Correlation of Reduced Interlayer Charge Transfer with Antiphase Boundary Formation in Bi x Sn 1– x Se–NbSe 2 Heterostructures

Heterostructures of alloyed Bi x Sn 1– x Se layers, 0 ≤ x ≤ 1.0, interleaved with NbSe 2 monolayers, were prepared by using the modulated elemental reactants technique to investigate the occurrence of antiphase boundaries as a function of Bi concentration.
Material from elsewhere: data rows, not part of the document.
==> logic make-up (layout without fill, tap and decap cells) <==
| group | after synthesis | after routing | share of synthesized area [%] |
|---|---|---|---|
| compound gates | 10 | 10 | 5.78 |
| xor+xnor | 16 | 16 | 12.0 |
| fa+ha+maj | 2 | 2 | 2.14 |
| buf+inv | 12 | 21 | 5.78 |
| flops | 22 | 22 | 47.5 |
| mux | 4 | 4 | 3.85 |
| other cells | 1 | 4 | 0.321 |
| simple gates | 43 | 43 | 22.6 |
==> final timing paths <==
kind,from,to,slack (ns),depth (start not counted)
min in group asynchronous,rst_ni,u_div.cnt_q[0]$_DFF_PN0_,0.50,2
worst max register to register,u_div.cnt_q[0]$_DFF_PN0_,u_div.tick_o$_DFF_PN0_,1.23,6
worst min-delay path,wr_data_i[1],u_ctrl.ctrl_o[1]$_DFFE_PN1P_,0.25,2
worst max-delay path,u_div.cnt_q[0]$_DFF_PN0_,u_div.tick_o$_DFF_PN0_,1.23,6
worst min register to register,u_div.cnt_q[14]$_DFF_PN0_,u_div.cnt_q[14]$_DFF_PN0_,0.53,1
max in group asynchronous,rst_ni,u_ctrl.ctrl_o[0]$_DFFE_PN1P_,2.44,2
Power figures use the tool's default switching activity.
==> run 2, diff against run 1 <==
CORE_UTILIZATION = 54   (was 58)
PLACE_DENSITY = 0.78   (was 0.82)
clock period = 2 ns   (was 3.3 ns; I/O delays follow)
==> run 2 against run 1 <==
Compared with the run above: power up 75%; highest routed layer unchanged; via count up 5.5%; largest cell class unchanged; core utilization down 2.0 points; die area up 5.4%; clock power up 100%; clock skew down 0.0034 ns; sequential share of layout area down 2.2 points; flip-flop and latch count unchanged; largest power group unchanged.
File: src/rtl/spi_hold_frontend.sv
module spi_hold_frontend #(
  parameter int BYTE_W      = 8,
  parameter int SYNC_STAGES = 2
) (
  input  logic              clk,
  input  logic              rst_n,
  input  logic              cs_n_pin,
  input  logic              sck_pin,
  input  logic              mosi_pin,
  input  logic              hold_n_pin,
  input  logic              wp_n_pin,
  output logic              miso_out,
  output logic              miso_oe,
  output logic [BYTE_W-1:0] rx_byte,
  output logic              rx_valid,
  output logic              tx_req,
  input  logic              tx_load,
  input  logic [BYTE_W-1:0] tx_data,
  output logic              sel_start,
  output logic              sel_end,
  output logic              end_aligned,
  output logic              hold_active,
  output logic              wp_n_sync
);
  localparam int              CW      = $clog2(BYTE_W);
  localparam logic [CW-1:0]   LAST    = CW'(BYTE_W - 1);
  localparam int              PINS    = 5;
  // pin order {wp, hold, d, c, cs}; cs resets low so a pin held low at reset is no falling edge
  localparam logic [PINS-1:0] PIN_RST = 5'b11000;

  logic [PINS-1:0]   stg [SYNC_STAGES];
  logic              cs_s, sck_s, mosi_s, hold_n_s;
  logic              cs_q, sck_q, armed, holding;
  logic [CW-1:0]     bit_cnt;
  logic [BYTE_W-2:0] rx_sh;
  logic [BYTE_W-1:0] tx_sh, tx_next;
  logic              cs_fall, cs_rise, active, run, sck_rise, sck_fall, byte_done;

  always_ff @(posedge clk or negedge rst_n)
    if (!rst_n) begin
      for (int i = 0; i < SYNC_STAGES; i++) stg[i] <= PIN_RST;
    end else begin
      stg[0] <= {wp_n_pin, hold_n_pin, mosi_pin, sck_pin, cs_n_pin};
      for (int i = 1; i < SYNC_STAGES; i++) stg[i] <= stg[i-1];
    end

  assign cs_s      = stg[SYNC_STAGES-1][0];
  assign sck_s     = stg[SYNC_STAGES-1][1];
  assign mosi_s    = stg[SYNC_STAGES-1][2];
  assign hold_n_s  = stg[SYNC_STAGES-1][3];
  assign wp_n_sync = stg[SYNC_STAGES-1][4];

  assign cs_fall   = cs_q & ~cs_s;
  assign cs_rise   = cs_s & ~cs_q;
  assign active    = armed & ~cs_s;
  assign run       = active & ~holding;
  assign sck_rise  = run & sck_s & ~sck_q;
  assign sck_fall  = run & ~sck_s & sck_q;
  assign byte_done = sck_rise & (bit_cnt == LAST);

  assign miso_oe     = run;
  assign miso_out    = tx_sh[BYTE_W-1];
  assign hold_active = holding;

  always_ff @(posedge clk or negedge rst_n)
    if (!rst_n) begin
      cs_q        <= 1'b0;
      sck_q       <= 1'b0;
      armed       <= 1'b0;
      holding     <= 1'b0;
      bit_cnt     <= '0;
      rx_sh       <= '0;
      rx_byte     <= '0;
      rx_valid    <= 1'b0;
      tx_req      <= 1'b0;
      tx_sh       <= '0;
      tx_next     <= '0;
      sel_start   <= 1'b0;
      sel_end     <= 1'b0;
      end_aligned <= 1'b0;
    end else begin
      cs_q      <= cs_s;
      sck_q     <= sck_s;
      armed     <= armed | cs_fall;
      sel_start <= cs_fall;
      sel_end   <= armed & cs_rise;
      if (armed & cs_rise) end_aligned <= (bit_cnt == '0) & ~holding;
      rx_valid  <= byte_done;
      tx_req    <= rx_valid;
      if (tx_load) tx_next <= tx_data;
      if (!active) begin
        holding <= 1'b0;
        bit_cnt <= '0;
        rx_sh   <= '0;
      end else begin
        if (!holding && !hold_n_s && !sck_s)     holding <= 1'b1;
        else if (holding && hold_n_s && !sck_s)  holding <= 1'b0;
        if (sck_rise) begin
          rx_sh   <= {rx_sh[BYTE_W-3:0], mosi_s};
          bit_cnt <= byte_done ? '0 : bit_cnt + CW'(1);
        end
        if (byte_done) rx_byte <= {rx_sh, mosi_s};
        if (sck_fall)
          tx_sh <= (bit_cnt == '0) ? (tx_load ? tx_data : tx_next)
                                   : {tx_sh[BYTE_W-2:0], 1'b0};
      end
    end
endmodule


File: config.mk
export PLATFORM = sky130hd
export DESIGN_NAME = spi_hold_frontend
export DESIGN_NICKNAME = d
export VERILOG_FILES = /design/src/rtl/spi_hold_frontend.sv
export SDC_FILE = /design/constraint.sdc
export NUM_CORES = 1
export LEC_CHECK = 0
export BUFFER_PORTS_ARGS = -buffer_cell sky130_fd_sc_hd__buf_4
export CAP_MARGIN = 40
export CELL_PAD_IN_SITES_DETAIL_PLACEMENT = 1
export CELL_PAD_IN_SITES_GLOBAL_PLACEMENT = 2
export CORE_MARGIN = 1.5
export CORE_UTILIZATION = 30
export DETAILED_ROUTE_END_ITERATION = 10
export PLACE_DENSITY = 0.72
export SETUP_SLACK_MARGIN = 0.02
export SYNTH_ARGS = -nofsm -noshare
export SYNTH_HDL_FRONTEND = slang
export SYNTH_SLANG_ARGS = --single-unit
export TNS_END_PERCENT = 10
File: constraint.sdc
create_clock -name clk -period 1.9 [get_ports clk]
set_input_delay 0.38 -clock clk [delete_from_list [all_inputs] [get_ports clk]]
set_output_delay 0.38 -clock clk [all_outputs]
set_load 0.02 [all_outputs]
==> results of run 1 <==
## worst max-delay path: cells and delay by family (launching register included)
kind	cells	cell delay, ns
flops	1	0.49
mux	1	0.38
simple gates	2	0.77
## cells in the final DEF (no fill, tap or decap), drive strengths merged, types with 2 or more instances in the layout
master  netlist  final
bufinv        0      2
nor2b         3      3
ha            3      3
nand2b        2      2
clkbuf        1      5
inv           3      3
nor3b         2      2
a22o          9      9
nor2          4      4
nand2         2      2
dfrtp        49     49
buf           3     33
mux2         31     31
dfstp         4      4
## final cells by class
class	instances	area, µm²
Sequential cell	53	1330
Multi-Input combinational cell	66	684
Inverter	3	11.3
Timing Repair Buffer	33	248
Clock buffer	5	68.8
Fill cell	692	4210
Tap cell	80	100
Clock inverter	3	65.1
## what timing repair did
| item | CTS | global route |
|---|---|---|
| gates resized for setup | 0 | 1 |
| hold endpoints to repair | 0 | 0 |
| endpoints found under the setup margin | 0 | 8 |
| hold buffers | 0 | 0 |
## report_power, final
part / leakage (nW) / internal [mW] / switching [mW]
combinational: 0.462 / 0.143 / 0.112
clock: 0.0681 / 0.523 / 0.352
sequential: 0.661 / 1.22 / 0.0434
## through the flow
step	power [mW]	hold slack (ns)	area, µm²	utilization, %
3_5_place_dp	1.55	0.337	2370	35.3
4_1_cts	2.44	0.128	2510	37.3
5_1_grt	2.53	0.139	2510	37.3
3_3_place_gp	1.54	0.332	2370	35.3
6_report	2.40	0.109	2510	37.3
2_1_floorplan	1.44	0.0844	2060	-
## state kept, by name, indices dropped and copies added (netlist names), 3 cells and up
register and count:
stg 5, rx_byte 8, rx_sh 7, tx_sh 8, bit_cnt 3, tx_next 8
## metal layers
metal	wire length, µm	GRT usage, %
met1	1610	13.5
met2	1640	15.7
met3	184	4.81
met4	16	2.64
met5	0	0
## worst max-delay path by stage
stage,cells after the start,endpoint,start
2_1_floorplan,4,tx_sh[1],hold_active
3_5_place_dp,3,rx_byte[2],hold_active
5_1_grt,3,tx_sh[3],hold_active
3_3_place_gp,3,rx_byte[4],hold_active
6_report,3,tx_sh[2],hold_active
4_1_cts,3,rx_byte[1],hold_active
## kinds of logic (layout without fill, tap and decap cells)
kind of cell,count (synthesis),count (layout),share of synthesized area [%]
flip-flops,53,53,64.6
multiplexers,32,32,20.4
AND/OR/NAND/NOR,19,19,6.20
AO/OA/AOI/OAI,12,12,4.80
buffers and inverters,7,44,2.19
adder cells (fa/ha/maj),3,3,1.82
==> run summary, run 1 <==
Outcome = finished, final reports clean
Most frequent cell after synthesis = dfrtp_1
Highest Clock Rate = 572 MHz
CTS tree = built
Synth area leaders = dfrtp_1 60%, mux2_4 12%, mux2_2 8.2%, dfstp_2 5.1%, a22o_1 3.8%
Slew headroom = 56.1%
Vias in the first global route = 1210
Final Worst Setup Slack = 0.152 ns
Final setup fails = 0
Post-CTS Setup Repair Bufs = 0
Initial antenna violation count = 0
WP data arrival = 1.94 ns
Overflow after GRT = 0
DRC Markers = 0
Worst path max stage delay = 0.49 ns
Worst Reg2Reg Path Length in Cells = 3
Reg2reg setup slack = 0.15 ns
CTS root buf = clkbuf_8
Chip height = 85.9 µm
Worst-margin pin slew = 0.659 ns
Synth cell types = 25
Max Clock Skew = 0.00549 ns
CTS Buffer Depth = 2
H-tree Lvls = 2
Final worst path period share = 92.0%
Mapped cell area = 2060 µm²
Finished Layout Cells = 243
Worst skew pair latency = 0.30 ns
Routability cong. = 0.768
Worst hold path class = primary input to asynchronous set/reset pin
Required @ worst endpoint = 2.09 ns
Number of enable flip-flop cells after synthesis = 0
Vias = 1108
DP HPWL = 2420 µm
Initial Util = 30.7%
Warnings from Yosys = 0
DIE AREA = 7370 µm²
Clock transition at path regs = 0.09 ns
First-pass GRT wire length = 5890 µm
Crit-path cells = nor3b_2 > and3b_1 > mux2_2
Clk sinks = 53
Largest net degree at the start of global routing = 54
N_diodes = 0
Crit end category = flop
Row count = 30
Min cycle time layout = 1.75 ns
Peak VDD IR = 0.000696 V
WL/cell = 14.2 µm
# nets final = 181
GRT Total Usage = 10.4%
Seq/Total Area, Yosys = 64.6%
CP max-delay cell = dfrtp_1
Synth-to-layout area growth = 21.8%
Cells after DPL = 235
Yosys top cell area share = 59.5%
Num CTS Buffers = 5
Post-placement setup slack = 0.0958 ns
Crit path kind = flop to flop
Leak pwr = 1.19 nW
Highest fanout seen on the critical path = 8
Yosys reg bits = 53
1st-iter DRT viols = 45
Drt total wl = 3450 µm
Setup_tns = 0 ns
Buffers on Ports = 32
PwrDens = 955 nW/µm²
Syn avg cell area = 16.3 µm²
Drt pass-1 iters = 4
Final count of hold timing violations = 0
Crit path launch type = flop
Chip Width = 85.9 µm
ANT nets after route = 0
Ratio of cells with drive above 1 in the final layout = 49.7%
Top FF cell, synth = dfrtp_1
RR Endpoint = tx_sh[2]
Synthesized Nets = 145
IO Count = 33
RSZ-0062 raised after global routing = no
DR vias/cell = 4.56
Most common library cells after synthesis = 49 x dfrtp_1, 16 x mux2_4, 15 x mux2_2
Max-slew violation count = 0
RR Startpoint = hold_active
Core ar. = 6720 µm²
Share of flip-flops with an asynchronous set or reset = 100%
Synth area leader = dfrtp_1
Max-cap violation count = 0
Syn Inst Count = 126
(Power assumes the default switching activity.)
==> inputs of run 2 (changes only) <==
- CAP_MARGIN: 40 -> unset
- GPL_TIMING_DRIVEN: unset -> 0
- TNS_END_PERCENT: 10 -> unset
==> run 2 against run 1 <==
Net effect: first-iteration DRC count rose by 42%; non-clock buffer count rose by 2; hold slack got worse by 0.021 ns; fmax rose by 1.5%; power fell by 11%; count of clock-buffer cells in the layout rose by 1; cell area fell by 1.3%; flip-flop and latch count did not move; die area did not move; sequential power barely moved; routed wire length rose by 2.3%; highest routed layer unchanged.
==> run summary, run 2 (same netlist as run 1, synthesis figures left out) <==
N_diodes = 0
Buffers on Ports = 31
WP data arrival = 1.92 ns
GRT Total Usage = 11.1%
Crit path launch type = flop
DR vias/cell = 4.59
Highest fanout seen on the critical path = 9
Filler cells = 702
Max-slew violation count = 0
Initial antenna violation count = 0
Final Worst Setup Slack = 0.178 ns
Slew headroom = 56.6%
Num CTS Buffers = 5
Synth-to-layout area growth = 20.2%
First-pass GRT wire length = 6230 µm
IO Count = 33
Min cycle time layout = 1.72 ns
CTS tree = built
# nets final = 183
Post-CTS Setup Repair Bufs = 0
Worst skew pair latency = 0.30 ns
ANT nets after route = 0
Routability cong. = 0.736
Vias in the first global route = 1281
Max-cap violation count = 0
CP max-delay cell = dfrtp_1
1st-iter DRT viols = 64
WL/cell = 14.4 µm
Outcome = finished, final reports clean
H-tree Lvls = 2
CTS root buf = clkbuf_8
Leak pwr = 1.18 nW
Drt total wl = 3530 µm
Worst-margin pin slew = 0.651 ns
Clk sinks = 53
DIE AREA = 7370 µm²
Clock transition at path regs = 0.09 ns
Most numerous cell on the critical path = mux2_2
Crit end category = flop
Peak VDD IR = 0.000267 V
Worst path max stage delay = 0.41 ns
Largest regs = rx_byte: 8 flops, tx_next: 8 flops, tx_sh: 8 flops
Largest net degree at the start of global routing = 54
Initial Util = 30.7%
Highest Clock Rate = 581 MHz
DP HPWL = 2480 µm
Commonest cells after routing, fill and taps aside = 49 x dfrtp_1, 32 x buf_4, 16 x mux2_4
Core ar. = 6720 µm²
Final count of hold timing violations = 0
Drt pass-1 iters = 4
Row count = 30
Final setup fails = 0
Chip height = 85.9 µm
Ratio of cells with drive above 1 in the final layout = 49.1%
Worst hold path class = primary input to asynchronous set/reset pin
Vias = 1125
Required @ worst endpoint = 2.10 ns
CTS Buffer Depth = 2
Commonest non-fill, non-tap cell in the layout = dfrtp_1
Crit path kind = flop to flop
RSZ-0062 raised after global routing = no
Crit-path cells = inv_1 > ha_1 > nor2b_1 > clkbuf_2 > mux2_2 > mux2_2
Max Clock Skew = 0.00928 ns
Post-placement setup slack = -0.0489 ns
Chip Width = 85.9 µm
Overflow after GRT = 0
PwrDens = 859 nW/µm²
Final worst path period share = 90.6%
Hold Slack = 0.0876 ns
DRC Markers = 0
==> run 2: repair_timing <==
item                       4_1_cts  5_1_grt
setup endpoints to repair        7        0
gates resized for setup          1        0
hold buffers                     0        0
==> run 2: final timing paths <==
check	start	endpoint	slack (ns)	depth (start not counted)
worst max-delay path	bit_cnt[0]	tx_sh[2]	0.18	6
worst min-delay path	rst_n	tx_next[4]	0.09	1
worst max register to register	bit_cnt[0]	tx_sh[2]	0.18	6
worst min register to register	stg[8]	hold_n_s	0.36	0
max in group asynchronous	rst_n	sel_end	1.36	1
min in group clk	mosi_pin	stg[7]	0.18	1
==> run 2: where the power goes <==
group          switching, mW  internal [mW]  total, mW  leakage [nW]
logic                  0.112          0.144      0.257         0.475
registers             0.0450           1.22       1.27         0.661
clock network          0.345          0.256      0.601        0.0450
==> run 2: per-stage QoR <==
stage               total power, mW  cells  area, µm²  util, %  setup TNS, ns
floorplan                      1.44    126       2060        -              0
global placement               1.54    237       2390     35.6              0
detailed placement             1.56    237       2390     35.6         -0.267
CTS                            2.17    245       2480     36.9              0
global route                   2.25    245       2480     36.9              0
finish                         2.13    245       2480     36.9              0
==> run 2: final cells by class <==
cell class / instances / area (µm²) / share of cell area, %
Buffer: 4 / 35.0 / 1.41
Clock buffer: 6 / 72.6 / 2.93
Clock inverter: 2 / 10.0 / 0.404
Inverter: 3 / 11.3 / 0.455
Multi-Input combinational cell: 66 / 683 / 27.6
Sequential cell: 53 / 1330 / 53.8
Tap cell: 80 / 100 / 4.04
Timing Repair Buffer: 31 / 233 / 9.40
==> run 2: layer usage <==
layer / routed length, µm / GRT usage (%) / vias up
met1: 1510 / 14.0 / 573
met4: 55 / 4.40 / 0
met5: 0 / 0 / -
met3: 166 / 3.66 / 5
met2: 1800 / 17.7 / 31
li1: - / - / 516
==> run 2: critical path, delay by kind of cell (launching register included) <==
kind,cells,cell delay [ns]
adder cells (fa/ha/maj),1,0.14
AND/OR/NAND/NOR,1,0.12
flip-flops,1,0.41
multiplexers,2,0.62
buffers and inverters,2,0.33
==> inputs of run 3 (changes only) <==
- CELL_PAD_IN_SITES_DETAIL_PLACEMENT: 1 -> 0
- CELL_PAD_IN_SITES_GLOBAL_PLACEMENT: 2 -> 1
- PLACE_DENSITY: 0.72 -> 0.65
==> run 3 against run 2 <==
Net effect: hold slack gained 0.023 ns; critical path depth is the same; register-to-register slack is essentially flat; global-route usage shrank 0.98 points; sequential share of layout area shrank 0.11 points; first-iteration DRC count shrank 44%; clock power grew 2%; utilization grew 0.074 points; flip-flop and latch count is the same; non-clock buffer count is the same; routed wire length shrank 4.4%; via count shrank 1.9%; critical endpoint is now tx_sh[4]; highest routed layer unchanged.
==> run summary, run 3 (same netlist as run 1, synthesis figures left out) <==
DIE AREA = 7370 µm²
Post-route cell area = 2480 µm²
Chip Width = 85.9 µm
Drt pass-1 iters = 3
CP max-delay cell = dfrtp_1
Core ar. = 6720 µm²
First-pass GRT wire length = 5750 µm
RSZ-0062 raised after global routing = no
ANT nets after route = 0
Multi-input logic area = 683 µm²
Crit path kind = flop to flop
Highest fanout seen on the critical path = 9
Worst skew pair latency = 0.30 ns
Buffers on Ports = 31
Pwr Total = 2.14 mW
Crit-path cells = inv_1 > ha_1 > nor2b_1 > clkbuf_2 > mux2_2 > mux2_2
Highest Clock Rate = 581 MHz
Largest regs = rx_byte: 8 flops, tx_next: 8 flops, tx_sh: 8 flops
Drt total wl = 3380 µm
Routability cong. = 0.729
Required @ worst endpoint = 2.09 ns
Vias = 1104
GRT Total Usage = 10.1%
PwrDens = 863 nW/µm²
DP HPWL = 2330 µm
FF/Latch Area = 1330 µm²
Peak VDD IR = 0.000437 V
RR Endpoint = tx_sh[4]
IO Count = 33
Final worst path period share = 90.6%
CTS Buffer Depth = 2
1st-iter DRT viols = 36
Worst Path Buf+Inv = 2
Row count = 30
Num CTS Buffers = 5
Final setup fails = 0
Commonest non-fill, non-tap cell in the layout = dfrtp_1
WP data arrival = 1.91 ns
Final Worst Setup Slack = 0.178 ns
Largest net degree at the start of global routing = 54
Final core utilization = 36.9%
Crit end category = flop
DR vias/cell = 4.51
Clock transition at path regs = 0.09 ns
Critical path's top delay family = multiplexers
Synth-to-layout area growth = 20.5%
Worst hold path class = primary input to asynchronous set/reset pin
Min cycle time layout = 1.72 ns
Post-placement setup slack = 0.00303 ns
RR Startpoint = bit_cnt[0]
Chip height = 85.9 µm
Max Clock Skew = 0.00705 ns
Slew headroom = 56.7%
Final count of hold timing violations = 0
Max-cap violation count = 0
Most numerous cell on the critical path = mux2_2
Crit path launch type = flop
Overflow after GRT = 0
WL/cell = 13.8 µm
Commonest cells after routing, fill and taps aside = 49 x dfrtp_1, 32 x buf_4, 16 x mux2_4
DRC Markers = 0
Vias in the first global route = 1193
Max-slew violation count = 0
Worst Reg2Reg Path Length in Cells = 6
Post-CTS Setup Repair Bufs = 0
Initial Util = 30.7%
Initial antenna violation count = 0
Ratio of cells with drive above 1 in the final layout = 49.1%
H-tree Lvls = 2
Clk sinks = 53
# nets final = 183
CTS tree = built
Hold buffers post-CTS = 0
N_diodes = 0
Outcome = finished, final reports clean
Post-DP Area = 2390 µm²
CTS root buf = clkbuf_8
Worst-margin pin slew = 0.649 ns
Setup_tns = 0 ns
Worst path max stage delay = 0.41 ns
Filler cells = 624
Reg2reg setup slack = 0.18 ns
Leak pwr = 1.17 nW
-- run 3: per-stage QoR --
stage	std cells	hold WS, ns
final	245	0.111
after global routing	245	0.158
after CTS	245	0.130
after detailed placement	237	0.335
after global placement	237	0.332
after floorplan	126	0.0844
-- run 3: what timing repair did --
action	in CTS	in global routing
endpoints found under the hold margin	0	0
resized for setup	1	0
endpoints found under the setup margin	7	0
-- run 3: layer usage --
layer | wire length [µm] | vias up | share of wire [%] | GRT usage, %
li1 | - | 515 | - | -
met3 | 135 | 5 | 4.0 | 3.56
met4 | 40 | 0 | 1.2 | 3.23
met5 | 0 | - | 0 | 0
met1 | 1520 | 560 | 45 | 13.3
met2 | 1680 | 24 | 50 | 15.7
-- run 3: final cells by class --
| class | instances | share of cell area, % |
|---|---|---|
| Buffer | 4 | 1.41 |
| Clock buffer | 6 | 2.92 |
| Clock inverter | 2 | 0.605 |
| Inverter | 3 | 0.454 |
| Multi-Input combinational cell | 66 | 27.5 |
| Sequential cell | 53 | 53.7 |
| Tap cell | 80 | 4.03 |
| Timing Repair Buffer | 31 | 9.38 |
-- run 3: worst max-delay path by stage --
stage                      startpoint       end  slack (ns)  depth (start not counted)
after floorplan           hold_active  tx_sh[1]        0.14                          4
after global placement     bit_cnt[0]  tx_sh[4]        0.02                          6
after detailed placement   bit_cnt[0]  tx_sh[5]       0.003                          6
after CTS                  bit_cnt[0]  tx_sh[4]        0.16                          6
after global routing       bit_cnt[0]  tx_sh[3]        0.07                          6
final                      bit_cnt[0]  tx_sh[4]        0.18                          6
-- run 3: where the power goes --
part           internal [mW]  switching [mW]  total [mW]
clock network          0.260           0.356       0.616
registers               1.22          0.0459        1.27
logic                  0.144           0.111       0.255
`src/rtl/cmpdiv_pkg.sv`:
```
package cmpdiv_pkg;

  localparam int NR_W      = 12;
  localparam int SEL_W     = 2;
  localparam int MAX_RATIO = 4;
  localparam int PH_W      = $clog2(MAX_RATIO);
  localparam int N_CHAINS  = 2;

  typedef struct packed {
    logic baseTick;
    logic clearAll;
  } ctlStrobes_t;

  // Post-division ratio minus one for a select code (11 acts as 1).
  function automatic logic [PH_W-1:0] ratioLess1(input logic [SEL_W-1:0] code);
    logic [PH_W-1:0] r;
    case (code)
      2'b01:   r = PH_W'(MAX_RATIO - 1);
      2'b10:   r = PH_W'(1);
      default: r = '0;
    endcase
    return r;
  endfunction

endpackage

```
`src/rtl/cmpdiv_ctrl.sv`:
```
module cmpdiv_ctrl
  import cmpdiv_pkg::*;
#(
  parameter int CNT_W = NR_W
) (
  input  logic             clk,
  input  logic             rst,
  input  logic [CNT_W-1:0] nrVal,
  output ctlStrobes_t      ctl
);

  localparam logic [CNT_W-1:0] UNIT = CNT_W'(1);

  logic [CNT_W-1:0] baseCnt;
  logic [CNT_W-1:0] effNr;
  logic             atTerm;

  always_comb begin
    atTerm       = (baseCnt == '0);
    effNr        = (nrVal <= UNIT) ? UNIT : nrVal;
    ctl.baseTick = atTerm;
    ctl.clearAll = rst;
  end

  always_ff @(posedge clk) begin
    if (rst) begin
      baseCnt <= '0;
    end else if (atTerm) begin
      baseCnt <= effNr - UNIT;
    end else begin
      baseCnt <= baseCnt - UNIT;
    end
  end

  // the base stage fires in the first cycle after reset release
  a_r1_first_tick: assert property (@(posedge clk)
    ($past(rst) && !rst) |-> ctl.baseTick);

  // a division value of 0 or 1 keeps terminal counts back to back
  a_r3_unity_ratio: assert property (@(posedge clk) disable iff (rst)
    (ctl.baseTick && (nrVal <= UNIT)) |=> ctl.baseTick);

endmodule

```
`src/rtl/cmpdiv_post.sv`:
```
module cmpdiv_post
  import cmpdiv_pkg::*;
#(
  parameter int CHAINS = N_CHAINS
) (
  input  logic                         clk,
  input  ctlStrobes_t                  ctl,
  input  logic [CHAINS-1:0][SEL_W-1:0] selBus,
  output logic [CHAINS-1:0]            strobeBus
);

  for (genvar g = 0; g < CHAINS; g++) begin : gChain
    logic [PH_W-1:0] phase;
    logic            fire;

    always_comb fire = ctl.baseTick && (phase == '0);

    always_ff @(posedge clk) begin
      if (ctl.clearAll) begin
        phase        <= '0;
        strobeBus[g] <= 1'b0;
      end else begin
        strobeBus[g] <= fire;
        if (fire) begin
          phase <= ratioLess1(selBus[g]);
        end else if (ctl.baseTick) begin
          phase <= phase - PH_W'(1);
        end
      end
    end

    // a strobe appears only one cycle after a base terminal count
    a_r8_strobe_after_tick: assert property (@(posedge clk) disable iff (ctl.clearAll)
      strobeBus[g] |-> $past(ctl.baseTick));

    // reset leaves the strobe low
    a_r1_reset_clears: assert property (@(posedge clk)
      $past(ctl.clearAll) |-> !strobeBus[g]);
  end

endmodule

```
`src/rtl/cmpStrobeDivider.sv`:
```
module cmpStrobeDivider
  import cmpdiv_pkg::*;
(
  input  logic            clk,
  input  logic            rst,
  input  logic [NR_W-1:0] nrVal,
  input  logic [1:0]      mainSel,
  input  logic [1:0]      auxSel,
  output logic            mainStrobe,
  output logic            auxStrobe
);

  ctlStrobes_t                    ctl;
  logic [N_CHAINS-1:0][SEL_W-1:0] selBus;
  logic [N_CHAINS-1:0]            strobeBus;

  assign selBus[0]  = mainSel;
  assign selBus[1]  = auxSel;
  assign mainStrobe = strobeBus[0];
  assign auxStrobe  = strobeBus[1];

  cmpdiv_ctrl #(.CNT_W(NR_W)) ctrl_i (
    .clk   (clk),
    .rst   (rst),
    .nrVal (nrVal),
    .ctl   (ctl)
  );

  cmpdiv_post #(.CHAINS(N_CHAINS)) post_i (
    .clk       (clk),
    .ctl       (ctl),
    .selBus    (selBus),
    .strobeBus (strobeBus)
  );

endmodule

```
A Rietveld refinement of the c ‐axis structure of the x = 0.50 compound revealed a reduced gap distance between the Bi plane in the Bi x Sn 1– x Se layers and the Se plane in the NbSe 2 layers and an increased internal Se–Se plane spacing within the Bi x Sn 1– x Se layers relative to the end member compounds, suggesting increased interaction between the layers at this composition. High‐angle annular dark‐field scanning transmission electron microscopy (HAADF STEM) images showed no antiphase boundary formation in the Bi x Sn 1– x Se layers for x = 0.24, some antiphase boundary formation when x = 0.50, and increased antiphase boundary formation for x = 0.73. Correlated with the absence of antiphase boundary formation for values of x < 0.50 and the increasing presence of antiphase boundaries for x ≥ 0.5, electrical transport measurements showed interlayer charge transfer initially increased with x , then decreased as x was increased to 0.50 and beyond.